Pluck

Adam Hughes's fifth poetry collection, Pluck, dramatizes the faith crisis that surrounded his departure from both Christian ministry and his second marriage.

"Certainty was my birthright," Hughes writes; "I emerged from the womb with my hands clasped in prayer.... To question was to doubt and to doubt was to sin and sin led to hell." Loss of conviction was seismic, ending his vocation as a pastor and alienating his family ("My parents worry... [t]hat I've become an apostate"). His raw, confessional poems of faith and doubt move from despair to self-deprecation and back. "One failed marriage is fine. After two, people begin to wonder," he jests. Medical concerns--Type 1 diabetes and long Covid--only compounded his woes.

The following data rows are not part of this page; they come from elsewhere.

## src/rtl/medidor_ciclo_trabajo.sv

```systemverilog
// PWM receiver: measures high time and period of pwm_in and decodes floor(16*high/period) as a 4-bit duty code.
// Optional MEDIDOR_PROMEDIO_EN averages each result with the previous quotient before output.
module medidor_ciclo_trabajo #(
    parameter int CNT_W   = 20,
    parameter int TIMEOUT = 1000000
) (
    input  logic       clk_100MHz,
    input  logic       rst,
    input  logic       pwm_in,
    input  logic       en,
    output logic [3:0] duty_out,
    output logic       duty_valid,
    output logic       signal_lost,
    output logic       overrun
);

    typedef enum logic [1:0] {IDLE, MEASURE, DIVIDE, UPDATE} state_t;

    localparam logic [CNT_W-1:0] TO      = CNT_W'(TIMEOUT);
    localparam logic [CNT_W-1:0] TO_M1   = CNT_W'(TIMEOUT - 1);
    localparam logic [CNT_W-1:0] CNT_MAX = '1;

    state_t           r_state;
    logic             r_sync1;
    logic             r_s;
    logic             r_s_d;
    logic [CNT_W-1:0] r_period_cnt;
    logic [CNT_W-1:0] r_high_cnt;
    logic [CNT_W-1:0] r_idle_cnt;
    logic [CNT_W-1:0] r_op_p;
    logic [CNT_W-1:0] r_rem;
    logic [3:0]       r_quot;
    logic [1:0]       r_bit;
`ifdef MEDIDOR_PROMEDIO_EN
    logic [3:0]       r_prev_q;
    logic             r_have_prev;
`endif

    logic             w_rise;
    logic [CNT_W-1:0] w_period_inc;
    logic [CNT_W-1:0] w_high_next;
    logic [CNT_W:0]   w_shift;
    logic             w_ge;
    logic [CNT_W-1:0] w_sub;
    logic [3:0]       w_stuck;
    logic [3:0]       w_result;

    always_ff @(posedge clk_100MHz or posedge rst) begin
        if (rst) begin
            r_sync1 <= 1'b0;
            r_s     <= 1'b0;
            r_s_d   <= 1'b0;
        end else begin
            r_sync1 <= pwm_in;
            r_s     <= r_sync1;
            r_s_d   <= r_s;
        end
    end

    assign w_rise       = r_s & ~r_s_d;
    assign w_period_inc = (r_period_cnt == CNT_MAX) ? r_period_cnt : r_period_cnt + 1'b1;
    assign w_high_next  = (r_s && (r_high_cnt != CNT_MAX)) ? r_high_cnt + 1'b1 : r_high_cnt;
    assign w_stuck      = r_s ? 4'd15 : 4'd0;

    // The remainder stays below op_p, so it fits in CNT_W bits; only the shifted value needs the extra bit.
    assign w_shift = {r_rem, 1'b0};
    assign w_ge    = (w_shift >= {1'b0, r_op_p});
    assign w_sub   = CNT_W'(w_shift - {1'b0, r_op_p});

`ifdef MEDIDOR_PROMEDIO_EN
    assign w_result = r_have_prev ? 4'((5'(r_prev_q) + 5'(r_quot) + 5'd1) >> 1) : r_quot;
`else
    assign w_result = r_quot;
`endif

    always_ff @(posedge clk_100MHz or posedge rst) begin
        if (rst) begin
            r_state      <= IDLE;
            r_period_cnt <= '0;
            r_high_cnt   <= '0;
            r_idle_cnt   <= '0;
            r_op_p       <= '0;
            r_rem        <= '0;
            r_quot       <= 4'd0;
            r_bit        <= 2'd0;
            duty_out     <= 4'd0;
            duty_valid   <= 1'b0;
            signal_lost  <= 1'b1;
            overrun      <= 1'b0;
`ifdef MEDIDOR_PROMEDIO_EN
            r_prev_q     <= 4'd0;
            r_have_prev  <= 1'b0;
`endif
        end else begin
            duty_valid <= 1'b0;
            if (!en) begin
                r_state      <= IDLE;
                r_period_cnt <= '0;
                r_high_cnt   <= '0;
                r_idle_cnt   <= '0;
                overrun      <= 1'b0;
`ifdef MEDIDOR_PROMEDIO_EN
                r_have_prev  <= 1'b0;
`endif
            end else if (r_state == IDLE) begin
                r_period_cnt <= '0;
                r_high_cnt   <= '0;
                if (w_rise) begin
                    r_state      <= MEASURE;
                    r_period_cnt <= {{(CNT_W-1){1'b0}}, 1'b1};
                    r_high_cnt   <= {{(CNT_W-1){1'b0}}, 1'b1};
                    r_idle_cnt   <= '0;
                // A saturated idle count means loss was already declared, so a dead input pulses only once.
                end else if (r_idle_cnt != TO) begin
                    r_idle_cnt <= r_idle_cnt + 1'b1;
                    if (r_idle_cnt == TO_M1) begin
                        signal_lost <= 1'b1;
                        duty_out    <= w_stuck;
                        duty_valid  <= 1'b1;
`ifdef MEDIDOR_PROMEDIO_EN
                        r_prev_q    <= w_stuck;
                        r_have_prev <= 1'b0;
`endif
                    end
                end
            end else if (w_rise) begin
                r_state      <= DIVIDE;
                r_op_p       <= r_period_cnt;
                r_rem        <= r_high_cnt;
                r_quot       <= 4'd0;
                r_bit        <= 2'd3;
                r_period_cnt <= {{(CNT_W-1){1'b0}}, 1'b1};
                r_high_cnt   <= {{(CNT_W-1){1'b0}}, 1'b1};
                if (r_state != MEASURE) begin
                    overrun <= 1'b1;
                end
            end else begin
                r_period_cnt <= w_period_inc;
                r_high_cnt   <= w_high_next;
                case (r_state)
                    MEASURE: begin
                        if (r_period_cnt == TO) begin
                            r_state      <= IDLE;
                            r_period_cnt <= '0;
                            r_high_cnt   <= '0;
                            r_idle_cnt   <= TO;
                            signal_lost  <= 1'b1;
                            duty_out     <= w_stuck;
                            duty_valid   <= 1'b1;
`ifdef MEDIDOR_PROMEDIO_EN
                            r_prev_q     <= w_stuck;
                            r_have_prev  <= 1'b0;
`endif
                        end
                    end
                    DIVIDE: begin
                        r_rem         <= w_ge ? w_sub : w_shift[CNT_W-1:0];
                        r_quot[r_bit] <= w_ge;
                        if (r_bit == 2'd0) begin
                            r_state <= UPDATE;
                        end else begin
                            r_bit <= r_bit - 1'b1;
                        end
                    end
                    UPDATE: begin
                        r_state     <= MEASURE;
                        duty_out    <= w_result;
                        duty_valid  <= 1'b1;
                        signal_lost <= 1'b0;
`ifdef MEDIDOR_PROMEDIO_EN
                        r_prev_q    <= r_quot;
                        r_have_prev <= 1'b1;
`endif
                    end
                    default: begin
                        r_state <= IDLE;
                    end
                endcase
            end
        end
    end

endmodule

```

Hughes alternates between stanzas and prose paragraphs. The table of contents designates the 64 poems by their first lines in brackets, like the song titles in a hymnal. The collection opens with "A Praise Chorus" and there is indeed melancholic music to much of what follows. Often, the speaker directly addresses God as "you," echoing the biblical Book of Job through plangent cries: "God, if I give you these/ bones will you make/ them into whistles?/ Flutes?... / Must I be broken/ down in order to sing?"

Alliteration, repetition, and wordplay create rhythm and intensity. The metaphors glisten: "the uterine/ darkness of morning"; "tonight I am/ a paraphrase/ of myself."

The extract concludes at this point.